Suppose that we have a fourth order tensor ${\bf{A}}$
$${\bf{A}}=A_{ijkl} {\bf{e}}_i \otimes {\bf{e}}_j \otimes {\bf{e}}_k \otimes {\bf{e}}_l$$
in the orthonormal basis $\{{\bf{e}}_1,{\bf{e}}_2,{\bf{e}}_3\}$ for $\mathbb{R}^3$. Then we define the inverse of ${\bf{A}}$ denoted by ${\bf{B}}$ as follows
$${\bf{A}} : {\bf{B}} = {\bf{B}} : {\bf{A}} = {\bf{I}}$$
where ${\bf{I}}$ is the fourth order identity tensor
$$\begin{align}
{\bf{I}} &=I_{ijkl} {\bf{e}}_i \otimes {\bf{e}}_j \otimes {\bf{e}}_k \otimes {\bf{e}}_l\\
&=\delta_{ik} \delta_{jl} {\bf{e}}_i \otimes {\bf{e}}_j \otimes {\bf{e}}_k \otimes {\bf{e}}_l
\end{align}$$
where $\delta_{ij}$ is the Kronecker's Delta
$$\delta_{ij}=
\begin{cases}
1 & i=j \\
0 & i \ne j
\end{cases}$$
and $:$ is the double contraction defined by
$${\bf{A}} : {\bf{B}}=A_{ijmn}B_{mnkl} {\bf{e}}_i \otimes {\bf{e}}_j \otimes {\bf{e}}_k \otimes {\bf{e}}_l$$
I want to write a code to compute ${\bf{B}}$. However, I could not find any good resource on the net that gives the elements of ${\bf{B}}$ in terms of the elements of ${\bf{A}}$. How should I compute ${\bf{B}} = {\bf{A}}^{-1}$?

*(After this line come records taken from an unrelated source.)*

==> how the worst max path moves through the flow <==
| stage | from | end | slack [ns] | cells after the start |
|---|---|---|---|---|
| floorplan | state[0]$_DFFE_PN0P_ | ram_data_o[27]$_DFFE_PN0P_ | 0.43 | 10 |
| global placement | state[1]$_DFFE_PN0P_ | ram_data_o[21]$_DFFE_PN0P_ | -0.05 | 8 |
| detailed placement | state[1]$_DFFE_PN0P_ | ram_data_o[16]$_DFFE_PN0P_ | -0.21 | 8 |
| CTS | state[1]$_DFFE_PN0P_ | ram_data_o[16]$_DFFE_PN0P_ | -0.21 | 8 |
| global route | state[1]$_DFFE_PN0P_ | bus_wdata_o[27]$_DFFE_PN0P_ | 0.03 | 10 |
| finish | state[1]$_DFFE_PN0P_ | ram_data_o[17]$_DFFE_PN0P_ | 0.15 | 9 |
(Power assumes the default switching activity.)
File: src/rtl/ctrl_sequencer.sv
// Control sequencer for the 9-bit-ISA datapath: decodes opcode/fcode into
// datapath strobes, owns start-up/halt, stalls loads and counts retirements.
module ctrl_sequencer #(
    parameter int LOAD_WAIT = 1,
    parameter int CNT_W     = 16
) (
    input  logic             CLK,
    input  logic             RESET_N,
    input  logic             START,
    input  logic [3:0]       opcode,
    input  logic             fcode,
    input  logic             DONE,
    output logic             DP_INIT,
    output logic             PC_HOLD,
    output logic             CTRL_branch_rel_nz,
    output logic             CTRL_branch_rel_z,
    output logic             CTRL_branch_abs,
    output logic             CTRL_reg_write_en,
    output logic             CTRL_reg_sel,
    output logic             CTRL_lut_in,
    output logic             CTRL_mem_to_reg,
    output logic             CTRL_alu_src,
    output logic             CTRL_alu_sc_in,
    output logic             CTRL_read_mem,
    output logic             CTRL_write_mem,
    output logic [2:0]       CTRL_alu_op,
    output logic             BUSY,
    output logic             FINISHED,
    output logic [CNT_W-1:0] INSTR_COUNT
);

    typedef enum logic [2:0] {
        S_IDLE,
        S_INIT,
        S_RUN,
        S_LOAD,
        S_HALTED
    } state_t;

    // LOAD is entered with the number of stall cycles still to go after this one
    localparam logic [1:0] WAIT_INIT = (LOAD_WAIT > 0) ? 2'(LOAD_WAIT - 1) : 2'd0;

    state_t           state, state_nxt;
    logic [1:0]       wait_cnt, wait_cnt_nxt;
    logic [CNT_W-1:0] count_nxt;

    function automatic logic [CNT_W-1:0] sat_inc(input logic [CNT_W-1:0] v);
        return (&v) ? v : v + CNT_W'(1);
    endfunction

    always_ff @(posedge CLK or negedge RESET_N) begin
        if (!RESET_N) begin
            state       <= S_IDLE;
            wait_cnt    <= 2'd0;
            INSTR_COUNT <= '0;
        end else begin
            state       <= state_nxt;
            wait_cnt    <= wait_cnt_nxt;
            INSTR_COUNT <= count_nxt;
        end
    end

    always_comb begin
        state_nxt          = state;
        wait_cnt_nxt       = wait_cnt;
        count_nxt          = INSTR_COUNT;
        DP_INIT            = 1'b0;
        PC_HOLD            = 1'b1;
        CTRL_branch_rel_nz = 1'b0;
        CTRL_branch_rel_z  = 1'b0;
        CTRL_branch_abs    = 1'b0;
        CTRL_reg_write_en  = 1'b0;
        CTRL_reg_sel       = 1'b0;
        CTRL_lut_in        = 1'b0;
        CTRL_mem_to_reg    = 1'b0;
        CTRL_alu_src       = 1'b0;
        CTRL_alu_sc_in     = 1'b0;
        CTRL_read_mem      = 1'b0;
        CTRL_write_mem     = 1'b0;
        CTRL_alu_op        = 3'd0;

        case (state)
            S_IDLE, S_HALTED: begin
                if (START) begin
                    state_nxt = S_INIT;
                    count_nxt = '0;
                end
            end

            S_INIT: begin
                DP_INIT   = 1'b1;
                PC_HOLD   = 1'b0;
                count_nxt = '0;
                state_nxt = S_RUN;
            end

            S_RUN: begin
                // End-of-program flag squashes whatever is being decoded
                if (DONE) begin
                    state_nxt = S_HALTED;
                end else begin
                    PC_HOLD   = 1'b0;
                    count_nxt = sat_inc(INSTR_COUNT);
                    case (opcode)
                        4'h0: CTRL_reg_write_en = 1'b1;
                        4'h1: begin CTRL_reg_write_en = 1'b1; CTRL_alu_op = 3'd1; end
                        4'h2: begin CTRL_reg_write_en = 1'b1; CTRL_alu_op = 3'd2; end
                        4'h3: begin CTRL_reg_write_en = 1'b1; CTRL_alu_op = 3'd3; end
                        4'h4: begin CTRL_reg_write_en = 1'b1; CTRL_alu_op = 3'd4; end
                        4'h5: begin
                            CTRL_reg_write_en = 1'b1;
                            CTRL_alu_op       = 3'd5;
                            CTRL_alu_sc_in    = fcode;
                        end
                        4'h6: begin
                            CTRL_reg_write_en = 1'b1;
                            CTRL_alu_op       = 3'd6;
                            CTRL_alu_sc_in    = fcode;
                        end
                        4'h7: begin CTRL_reg_write_en = 1'b1; CTRL_alu_src = 1'b1; end
                        4'h8: begin
                            CTRL_read_mem   = 1'b1;
                            CTRL_mem_to_reg = 1'b1;
                            if (LOAD_WAIT > 0) begin
                                PC_HOLD      = 1'b1;
                                count_nxt    = INSTR_COUNT;
                                wait_cnt_nxt = WAIT_INIT;
                                state_nxt    = S_LOAD;
                            end else begin
                                CTRL_reg_write_en = 1'b1;
                            end
                        end
                        4'h9: CTRL_write_mem = 1'b1;
                        4'hA: CTRL_branch_rel_nz = 1'b1;
                        4'hB: CTRL_branch_rel_z = 1'b1;
                        4'hC: CTRL_branch_abs = 1'b1;
                        4'hD: begin CTRL_reg_sel = 1'b1; CTRL_reg_write_en = 1'b1; end
                        4'hE: begin CTRL_branch_abs = 1'b1; CTRL_lut_in = 1'b1; end
                        default: begin
                            if (fcode) state_nxt = S_HALTED;
                        end
                    endcase
                end
            end

            S_LOAD: begin
                if (DONE) begin
                    state_nxt = S_HALTED;
                end else begin
                    CTRL_read_mem   = 1'b1;
                    CTRL_mem_to_reg = 1'b1;
                    // Final stall cycle writes back and releases the PC
                    if (wait_cnt == 2'd0) begin
                        CTRL_reg_write_en = 1'b1;
                        PC_HOLD           = 1'b0;
                        count_nxt         = sat_inc(INSTR_COUNT);
                        state_nxt         = S_RUN;
                    end else begin
                        wait_cnt_nxt = wait_cnt - 2'd1;
                    end
                end
            end

            default: state_nxt = S_IDLE;
        endcase
    end

    assign BUSY     = (state == S_INIT) || (state == S_RUN) || (state == S_LOAD);
    assign FINISHED = (state == S_HALTED);

endmodule
===== src/rtl/fb_console_writer.sv =====
// Character-stream writer for the VGA text framebuffer: accepts bytes over valid/ready,
// tracks a cursor, handles LF/CR/BS/FF, and blanks each newly entered row.
module fb_console_writer #(
    parameter int unsigned COLS   = 80,
    parameter int unsigned ROWS   = 30,
    parameter int unsigned ADDR_W = 12,
    parameter logic [7:0]  BLANK  = 8'h20
) (
    input  logic              clk,
    input  logic              rst,
    input  logic [7:0]        char_in,
    input  logic              char_valid,
    output logic              char_ready,
    output logic [7:0]        fb_data,
    output logic [ADDR_W-1:0] fb_addr,
    output logic              fb_we,
    output logic [6:0]        cursor_col,
    output logic [4:0]        cursor_row,
    output logic              busy
);

    localparam logic [1:0] ST_IDLE     = 2'd0;
    localparam logic [1:0] ST_CLR_LINE = 2'd1;
    localparam logic [1:0] ST_CLR_ALL  = 2'd2;

    localparam int unsigned CW = ADDR_W + 1;
    localparam logic [6:0]        COL_LAST     = 7'(COLS - 1);
    localparam logic [4:0]        ROW_LAST     = 5'(ROWS - 1);
    localparam logic [ADDR_W-1:0] ROW_STEP     = ADDR_W'(COLS);
    localparam logic [ADDR_W:0]   ROW_SPAN     = CW'(COLS);
    localparam logic [ADDR_W:0]   SCREEN_CELLS = CW'(COLS * ROWS);

    logic [1:0]        state_q, state_d;
    logic [6:0]        col_q, col_d;
    logic [4:0]        row_q, row_d;
    logic [ADDR_W-1:0] row_base_q, row_base_d;
    logic [ADDR_W:0]   clr_ptr_q, clr_ptr_d;
    logic              fb_we_q, fb_we_d;
    logic [ADDR_W-1:0] fb_addr_q, fb_addr_d;
    logic [7:0]        fb_data_q, fb_data_d;

    logic              printable;
    logic              advance;
    logic [ADDR_W-1:0] cell_addr;
    logic [ADDR_W:0]   clr_end;

    assign printable = (char_in >= 8'h20) && (char_in <= 8'h7E);
    assign cell_addr = row_base_q + ADDR_W'(col_q);
    // Pointer is one bit wider so the end marker cannot alias to 0 when the screen fills the address space.
    assign clr_end   = (state_q == ST_CLR_ALL) ? SCREEN_CELLS : ({1'b0, row_base_q} + ROW_SPAN);

    always_comb begin
        state_d    = state_q;
        col_d      = col_q;
        row_d      = row_q;
        row_base_d = row_base_q;
        clr_ptr_d  = clr_ptr_q;
        fb_we_d    = 1'b0;
        fb_addr_d  = fb_addr_q;
        fb_data_d  = fb_data_q;
        advance    = 1'b0;

        case (state_q)
            ST_IDLE: begin
                if (char_valid) begin
                    if (printable) begin
                        fb_we_d   = 1'b1;
                        fb_addr_d = cell_addr;
                        fb_data_d = char_in;
                        if (col_q == COL_LAST) begin
                            col_d   = '0;
                            advance = 1'b1;
                        end else begin
                            col_d = col_q + 7'd1;
                        end
                    end else begin
                        case (char_in)
                            8'h0A: begin
                                col_d   = '0;
                                advance = 1'b1;
                            end
                            8'h0D: col_d = '0;
                            8'h08: begin
                                if (col_q != '0) begin
                                    col_d     = col_q - 7'd1;
                                    fb_we_d   = 1'b1;
                                    fb_addr_d = cell_addr - ADDR_W'(1);
                                    fb_data_d = BLANK;
                                end
                            end
                            8'h0C: begin
                                col_d      = '0;
                                row_d      = '0;
                                row_base_d = '0;
                                clr_ptr_d  = '0;
                                state_d    = ST_CLR_ALL;
                            end
                            default: ;
                        endcase
                    end
                end
            end
            // One extra cycle at clr_end keeps char_ready low until after the last write is visible.
            ST_CLR_LINE, ST_CLR_ALL: begin
                if (clr_ptr_q == clr_end) begin
                    state_d = ST_IDLE;
                end else begin
                    fb_we_d   = 1'b1;
                    fb_addr_d = clr_ptr_q[ADDR_W-1:0];
                    fb_data_d = BLANK;
                    clr_ptr_d = clr_ptr_q + CW'(1);
                end
            end
            default: state_d = ST_IDLE;
        endcase

        if (advance) begin
            if (row_q == ROW_LAST) begin
                row_d      = '0;
                row_base_d = '0;
            end else begin
                row_d      = row_q + 5'd1;
                row_base_d = row_base_q + ROW_STEP;
            end
            clr_ptr_d = {1'b0, row_base_d};
            state_d   = ST_CLR_LINE;
        end
    end

    always_ff @(posedge clk or posedge rst) begin
        if (rst) begin
            state_q    <= ST_IDLE;
            col_q      <= '0;
            row_q      <= '0;
            row_base_q <= '0;
            clr_ptr_q  <= '0;
            fb_we_q    <= 1'b0;
            fb_addr_q  <= '0;
            fb_data_q  <= '0;
        end else begin
            state_q    <= state_d;
            col_q      <= col_d;
            row_q      <= row_d;
            row_base_q <= row_base_d;
            clr_ptr_q  <= clr_ptr_d;
            fb_we_q    <= fb_we_d;
            fb_addr_q  <= fb_addr_d;
            fb_data_q  <= fb_data_d;
        end
    end

    assign char_ready = (state_q == ST_IDLE);
    assign busy       = ~char_ready;
    assign fb_we      = fb_we_q;
    assign fb_addr    = fb_addr_q;
    assign fb_data    = fb_data_q;
    assign cursor_col = col_q;
    assign cursor_row = row_q;

endmodule


===== config.mk =====
export PLATFORM = sky130hd
export DESIGN_NAME = fb_console_writer
export DESIGN_NICKNAME = d
export VERILOG_FILES = /design/src/rtl/fb_console_writer.sv
export SDC_FILE = /design/constraint.sdc
export NUM_CORES = 1
export LEC_CHECK = 0
export ABC_CLOCK_PERIOD_IN_PS = 3100
export BUFFER_PORTS_ARGS = -buffer_cell sky130_fd_sc_hd__buf_2
export CORE_UTILIZATION = 30
export CTS_BUF_LIST = sky130_fd_sc_hd__clkbuf_2 sky130_fd_sc_hd__clkbuf_4 sky130_fd_sc_hd__clkbuf_8
export DETAILED_ROUTE_END_ITERATION = 7
export PLACE_DENSITY = 0.5
export SETUP_SLACK_MARGIN = 0.05
export SYNTH_ARGS = -nofsm -noshare
export SYNTH_HDL_FRONTEND = slang
export SYNTH_SLANG_ARGS = --single-unit

===== constraint.sdc =====
create_clock -name clk -period 3.1 [get_ports clk]
set_input_delay 0.31 -clock clk [delete_from_list [all_inputs] [get_ports clk]]
set_output_delay 0.31 -clock clk [all_outputs]
set_load 0.02 [all_outputs]

# == Yosys cells after proc, flatten, opt, wreduce, memory -nomap -nowiden ==
# Index checks and enable logic that the tools add are counted.
# word_totals
mem_bits_ro,0
elab_cells,107
reg_bits,60
memories,0
latch_bits,0
ram_bits,0
# classes
n_bitwise,1
n_eq_ne,20
div_mod_pow,0
muxes,52
n_shift,0
magnitude_cmp,2
mul,0
add_sub_neg,8
n_reduce_logical,16
# ops
cell,count
12-bit two-way mux,11
13-bit two-way mux,6
8-bit two-way mux,5
8-bit by 4-bit equality test with 1-bit output (second input constant),4
5-bit two-way mux,6
13-bit one-hot mux with 2 select lines,1
12-bit one-hot mux with 2 select lines,1
7-bit two-way mux,3
8-bit one-hot mux with 2 select lines,1
7-bit one-hot mux with 2 select lines,1
12-bit by 7-bit adder with 13-bit output (second input constant),1
13-bit by 1-bit adder with 13-bit output (second input constant),1
13-bit equality test,1
12-bit by 7-bit adder with 12-bit output,1
12-bit by 7-bit adder with 12-bit output (second input constant),1
4-bit AND reduction,3
12-bit by 1-bit subtractor with 12-bit output (second input constant),1
1-bit two-way mux,10
2-bit two-way mux,5
5-bit AND reduction,2
3-bit by 1-bit inequality test with 1-bit output (second input constant),3
3-bit inequality test (second input constant),3
8-bit by 6-bit >= comparator with 1-bit output (second input constant),1
8-bit by 7-bit <= comparator with 1-bit output (second input constant),1
20 further kinds,26

# == Longest topological paths before layout ==
# Gate-level depths: netlist of the first run.
# logic_depth
word_depth,7
mapped_depth,11
depth_no_buf,10

# == Worst setup path after synthesis of the first run ==
# Ideal clock, no wire load.
# synth_timing
path_kind,reg2reg
startpoint,"register col_q[0], in the netlist cursor_col[0]"
endpoint,"register fb_addr_q[11], in the netlist fb_addr[11]"
setup_ns,0.125
synth_period_minus_slack_ns,3.441
arrival_ns,3.316
n_path_buf,0
path_slack_ns,-0.341
path_stages_with_launch,11
path_cell_list,dfrtp_1 > ha_1 > fa_1 > a211o_4 > a2111oi_4 > a211oi_1 > or3_1 > or3_4 > nor4_1 > o31ai_1 > mux2_2
# synth_between
elab_chain_cells,7
# synth_lines
item,line_no,source
"start, declared",34,"logic [6:0] col_q, col_d;"
"start signal, assigned",142,col_q <= col_d;
12-bit by 7-bit adder with 12-bit output,48,assign cell_addr = row_base_q + ADDR_W'(col_q);
12-bit by 1-bit subtractor with 12-bit output,87,fb_addr_d = cell_addr - ADDR_W'(1);
12-bit two-way mux,84,if (col_q != '0) begin
12-bit two-way mux,77,case (char_in)
12-bit two-way mux,66,if (printable) begin
12-bit two-way mux,65,if (char_valid) begin
12-bit one-hot mux with 2 select lines,63,case (state_q)
"end signal, assigned",147,fb_addr_q <= fb_addr_d;
"end, declared",39,"logic [ADDR_W-1:0] fb_addr_q, fb_addr_d;"
# Several ways; a longest one is shown, not always the timed one. The select of a mux whose other input is x is not followed.
# A chain may end at the register's enable or synchronous reset.

# == Worst setup path in the final report of the first run ==
# Ends and elaborated chain as after synthesis.
--- src/rtl/world_pkg.sv ---
// Shared definitions for the pipe-cleaning world.
// Contents: cell codes, map geometry, robot orientation codes, the write-FSM
// state type, and helpers for map addressing and cell-code legality.
package world_pkg;

  typedef enum logic [2:0] {
    CELL_EMPTY   = 3'd0,
    CELL_WALL    = 3'd1,
    CELL_BARRIER = 3'd2,
    CELL_TRASH   = 3'd7
  } cell_t;

  typedef enum logic [1:0] {
    ORIENT_NORTH = 2'd0,
    ORIENT_SOUTH = 2'd1,
    ORIENT_EAST  = 2'd2,
    ORIENT_WEST  = 2'd3
  } orient_t;

  typedef enum logic [1:0] {
    WR_IDLE = 2'd0,
    WR_REQ  = 2'd1,
    WR_DONE = 2'd2
  } wr_state_t;

  localparam int MAP_ROWS = 10;
  localparam int MAP_COLS = 20;

  // Linear map address row*20 + col. The product is formed in 8 bits
  // because the largest address (10*20 + 20 = 220) does not fit in 6.
  function automatic logic [7:0] map_addr(input logic [5:0] row, input logic [5:0] col);
    logic [7:0] row8;
    logic [7:0] col8;
    row8 = {2'b00, row};
    col8 = {2'b00, col};
    return row8 * 8'(MAP_COLS) + col8;
  endfunction

  // Only empty, wall, barrier and trash may be written by the operator.
  function automatic logic is_legal_cell(input logic [2:0] code);
    logic legal;
    legal = 1'b0;
    case (code)
      CELL_EMPTY, CELL_WALL, CELL_BARRIER, CELL_TRASH: legal = 1'b1;
      default: legal = 1'b0;
    endcase
    return legal;
  endfunction

endpackage
### src/rtl/trigger_window_reader.sv
// trigger_window_reader: arms on request, waits for the detector's trigger edge,
// then streams the pre/post-trigger window out of the circular buffer as one
// AXI-Stream packet.
// Optional build macro READER_HEADER_EN: prepends one header beat carrying the
// latched trigger offset.
module trigger_window_reader #(
  parameter int DATA_WIDTH   = 16,
  parameter int ADDR_WIDTH   = 10,
  parameter int OFFSET_DELAY = 2
) (
  input  logic                  clk,
  input  logic                  rst,
  input  logic                  arm,
  input  logic                  trigger,
  input  logic [31:0]           trigger_offset,
  input  logic                  wr_valid,
  input  logic [ADDR_WIDTH-1:0] pre_len,
  input  logic [ADDR_WIDTH-1:0] post_len,
  output logic                  mem_rd_en,
  output logic [ADDR_WIDTH-1:0] mem_rd_addr,
  input  logic [DATA_WIDTH-1:0] mem_rd_data,
  output logic [DATA_WIDTH-1:0] m_axis_tdata,
  output logic                  m_axis_tvalid,
  input  logic                  m_axis_tready,
  output logic                  m_axis_tlast,
  output logic                  busy,
  output logic                  done
);

  typedef enum logic [2:0] {
    IDLE      = 3'd0,
    ARMED     = 3'd1,
    TRIG_WAIT = 3'd2,
    POST      = 3'd3,
    READ      = 3'd4,
    DONE      = 3'd5
  } state_t;

  localparam logic [ADDR_WIDTH:0] DEPTH    = {1'b1, {ADDR_WIDTH{1'b0}}};
  localparam logic [2:0]          DLY_LAST = 3'(OFFSET_DELAY - 1);

  state_t                state;
  logic                  trig_q;
  logic                  trig_edge;
  logic [2:0]            dly;
  logic [ADDR_WIDTH-1:0] pre_q;
  logic [ADDR_WIDTH-1:0] post_q;
  logic [ADDR_WIDTH-1:0] post_cnt;
  logic [ADDR_WIDTH-1:0] rd_addr;
  logic [ADDR_WIDTH:0]   len_q;
  logic [ADDR_WIDTH:0]   issued;
  logic [ADDR_WIDTH:0]   len_raw;
  logic [ADDR_WIDTH:0]   len_clamp;
  logic [ADDR_WIDTH-1:0] post_clamp;
  logic                  enter_read;

  logic [DATA_WIDTH:0]   fifo [2];
  logic                  wptr;
  logic                  rptr;
  logic [1:0]            occ;
  logic                  inflight;
  logic                  inflight_last;
  logic                  pop;
  logic                  push;
  logic [DATA_WIDTH:0]   push_word;
  logic [DATA_WIDTH:0]   head;
  logic [2:0]            level;
  logic                  rd_issue;
  logic                  hdr_push;
  logic [DATA_WIDTH:0]   hdr_word;
  logic                  unused_offset_bits;

  assign unused_offset_bits = ^trigger_offset[31:ADDR_WIDTH];

  assign trig_edge  = trigger & ~trig_q;
  assign enter_read = (state == POST) && (post_cnt >= post_q);

  // Window length with post_len clamped so the window never exceeds the buffer
  always_comb begin
    len_raw = {1'b0, pre_len} + {1'b0, post_len} + (ADDR_WIDTH+1)'(1);
    if (len_raw > DEPTH) begin
      post_clamp = '1 - pre_len;
      len_clamp  = DEPTH;
    end else begin
      post_clamp = post_len;
      len_clamp  = len_raw;
    end
  end

  // Previous trigger level for rising-edge detection
  always_ff @(posedge clk) begin
    if (rst) trig_q <= 1'b0;
    else     trig_q <= trigger;
  end

`ifdef READER_HEADER_EN
  logic [31:0]            offset_q;
  logic [DATA_WIDTH+31:0] hdr_ext;

  // Trigger offset captured for the header beat alongside the start address
  always_ff @(posedge clk) begin
    if (rst)                                    offset_q <= '0;
    else if (state == TRIG_WAIT && dly == DLY_LAST) offset_q <= trigger_offset;
  end

  assign hdr_ext  = {{DATA_WIDTH{1'b0}}, offset_q};
  assign hdr_push = enter_read;
  assign hdr_word = {1'b0, hdr_ext[DATA_WIDTH-1:0]};
`else
  assign hdr_push = 1'b0;
  assign hdr_word = '0;
`endif

  // Read issue: the projected FIFO level counts the read still in flight, so
  // the read enable is combinational on tready to keep one beat per cycle.
  assign pop           = m_axis_tvalid & m_axis_tready;
  assign level         = {1'b0, occ} + {2'b0, inflight} - {2'b0, pop};
  assign rd_issue      = (state == READ) && (issued < len_q) && (level < 3'd2);
  assign mem_rd_en     = rd_issue;
  assign mem_rd_addr   = rd_addr;

  assign head          = fifo[rptr];
  assign m_axis_tvalid = (occ != 2'd0);
  assign m_axis_tdata  = m_axis_tvalid ? head[DATA_WIDTH-1:0] : '0;
  assign m_axis_tlast  = m_axis_tvalid & head[DATA_WIDTH];
  assign busy          = (state != IDLE);
  assign done          = (state == DONE);

  assign push          = inflight | hdr_push;
  assign push_word     = inflight ? {inflight_last, mem_rd_data} : hdr_word;

  // Acquisition sequencing, post-trigger counting and read address generation
  always_ff @(posedge clk) begin
    if (rst) begin
      state    <= IDLE;
      dly      <= '0;
      pre_q    <= '0;
      post_q   <= '0;
      post_cnt <= '0;
      rd_addr  <= '0;
      len_q    <= '0;
      issued   <= '0;
    end else begin
      case (state)
        IDLE: if (arm) state <= ARMED;
        ARMED: begin
          if (trig_edge) begin
            state    <= TRIG_WAIT;
            dly      <= '0;
            post_cnt <= '0;
            pre_q    <= pre_len;
            post_q   <= post_clamp;
            len_q    <= len_clamp;
          end
        end
        TRIG_WAIT: begin
          if (dly == DLY_LAST) begin
            rd_addr <= trigger_offset[ADDR_WIDTH-1:0] - pre_q;
            state   <= POST;
          end else begin
            dly <= dly + 3'd1;
          end
        end
        POST: begin
          if (enter_read) begin
            issued <= '0;
            state  <= READ;
          end
        end
        READ: if (pop && m_axis_tlast) state <= DONE;
        DONE: state <= IDLE;
        default: state <= IDLE;
      endcase

      if ((state == TRIG_WAIT || state == POST) && wr_valid && post_cnt < post_q)
        post_cnt <= post_cnt + 1'b1;

      if (rd_issue) begin
        rd_addr <= rd_addr + 1'b1;
        issued  <= issued + 1'b1;
      end
    end
  end

  // Two-entry output FIFO fed by the one-cycle read pipeline (or the header)
  always_ff @(posedge clk) begin
    if (rst) begin
      fifo[0]       <= '0;
      fifo[1]       <= '0;
      wptr          <= 1'b0;
      rptr          <= 1'b0;
      occ           <= '0;
      inflight      <= 1'b0;
      inflight_last <= 1'b0;
    end else begin
      inflight      <= rd_issue;
      inflight_last <= ((issued + (ADDR_WIDTH+1)'(1)) == len_q);
      if (push) begin
        fifo[wptr] <= push_word;
        wptr       <= ~wptr;
      end
      if (pop) rptr <= ~rptr;
      occ <= occ + {1'b0, push} - {1'b0, pop};
    end
  end

endmodule
### src/rtl/ex_mem_skid.sv
// rtl/ex_mem_skid.sv - EX/MEM pipeline register with skid buffer; EX_MEM_STALL_CNT_EN adds stall_cnt
module ex_mem_skid
  import pipe_pkg::*;
#(
  parameter int DATA_W = PIPE_DATA_W,
  parameter int REG_W  = PIPE_REG_W
) (
  input  logic                clk,
  input  logic                rst_n,
  input  logic                in_valid,
  output logic                in_ready,
  input  logic [WB_CTL_W-1:0] in_wb_ctl,
  input  logic [M_CTL_W-1:0]  in_m_ctl,
  input  logic [DATA_W-1:0]   in_add_result,
  input  logic                in_zero,
  input  logic [DATA_W-1:0]   in_alu_result,
  input  logic [DATA_W-1:0]   in_rdata2,
  input  logic [REG_W-1:0]    in_dest_reg,
  input  logic                flush,
  output logic                out_valid,
  input  logic                out_ready,
  output logic [WB_CTL_W-1:0] out_wb_ctl,
  output logic [M_CTL_W-1:0]  out_m_ctl,
  output logic [DATA_W-1:0]   out_add_result,
  output logic                out_zero,
  output logic [DATA_W-1:0]   out_alu_result,
  output logic [DATA_W-1:0]   out_rdata2,
  output logic [REG_W-1:0]    out_dest_reg,
  output logic                out_pcsrc
`ifdef EX_MEM_STALL_CNT_EN
  ,
  output logic [31:0]         stall_cnt
`endif
);

  ex_mem_payload_t w_in;
  ex_mem_payload_t w_out;
  logic            w_out_valid;

  // The payload struct is sized from the package; DATA_W/REG_W default to the same widths.
  assign w_in.wb_ctl     = in_wb_ctl;
  assign w_in.m_ctl      = in_m_ctl;
  assign w_in.add_result = in_add_result;
  assign w_in.zero       = in_zero;
  assign w_in.alu_result = in_alu_result;
  assign w_in.rdata2     = in_rdata2;
  assign w_in.dest_reg   = in_dest_reg;

  skid_buf #(
    .WIDTH (PAYLOAD_W)
  ) u_skid_buf (
    .clk       (clk),
    .rst_n     (rst_n),
    .in_valid  (in_valid),
    .in_ready  (in_ready),
    .in_data   (w_in),
    .flush     (flush),
    .out_valid (w_out_valid),
    .out_ready (out_ready),
    .out_data  (w_out)
  );

  assign out_valid      = w_out_valid;
  assign out_wb_ctl     = w_out.wb_ctl;
  assign out_m_ctl      = w_out.m_ctl;
  assign out_add_result = w_out.add_result;
  assign out_zero       = w_out.zero;
  assign out_alu_result = w_out.alu_result;
  assign out_rdata2     = w_out.rdata2;
  assign out_dest_reg   = w_out.dest_reg;

  // Branch taken only for a live head entry with the branch bit set and a zero compare.
  assign out_pcsrc = w_out_valid & w_out.m_ctl[M_BRANCH] & w_out.zero;

`ifdef EX_MEM_STALL_CNT_EN
  logic [31:0] r_stall_cnt;

  // Count cycles where MEM holds off a valid head; wraps naturally and survives flush.
  always_ff @(posedge clk or negedge rst_n) begin
    if (!rst_n) begin
      r_stall_cnt <= '0;
    end else if (w_out_valid && !out_ready) begin
      r_stall_cnt <= r_stall_cnt + 32'd1;
    end
  end

  assign stall_cnt = r_stall_cnt;
`endif

endmodule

An application of this can be found in the theory of elasticity, where the fourth order tensor have the following symmetries
$$A_{ijkl}=A_{jikl}=A_{ijlk}=A_{klij}.$$
That would be great if you can also touch upon this.
Best Answer
In general
$$ \sum_{m=1}^N\sum_{n=1}^N A_{ijmn}B_{mnkl} = \delta_{ik}\delta_{jl} $$
for $i,j,k,l = 1,\ldots,N$. Now suppose the tensor $\mathbf{A}$ is unfolded as the $N^2\times N^2$ matrix given by
$$ A = \left[ \begin{array}{ccccccccc} A_{1111} & A_{1112} & \cdots & A_{111N} & \cdots & A_{11N1} & A_{11N2} & \cdots & A_{11NN}\\ A_{1211} & A_{1212} & \cdots & A_{121N} & \cdots & A_{12N1} & A_{12N2} & \cdots & A_{12NN}\\ \vdots & \vdots & &\vdots & & \vdots & \vdots & & \vdots\\ A_{NN11} & A_{NN12} & \cdots & A_{NN1N} & \cdots & A_{NNN1} & A_{NNN2} & \cdots & A_{NNNN}\\ \end{array} \right] $$
If the same is done for $\mathbf{B}$, then the matrix product $AB$ corresponds to the unfolded tensor product $\mathbf{A} : \mathbf{B}$. Let $E$ be the same unfolding of the tensor identity matrix $\mathbf{I}$. Then
$$ \mathbf{A} : \mathbf{B} = \mathbf{I} \iff AB = E $$
Similarly,
$$ \mathbf{B} : \mathbf{A} = \mathbf{I} \iff BA = E $$
In order for such a matrix $B$ to exist it follows that $AB = BA$ must hold, i.e., the product of $A$ and $B$ must commute. Now suppose $A$ is invertible. Then $B$ must satisfy the equations
$$ B = A^{-1}E \quad\text{and}\quad B = EA^{-1} \iff A^{-1}E = EA^{-1} \iff EA = AE $$
Thus, in the case that $A$ is invertible, the product of $A$ and $E$ must commute in order for such a matrix $B$ to exist. If these conditions are met, then you should be able to compute a unique $B$ from the equation $AB = E$ via the LU factorization or by some other matrix factorization.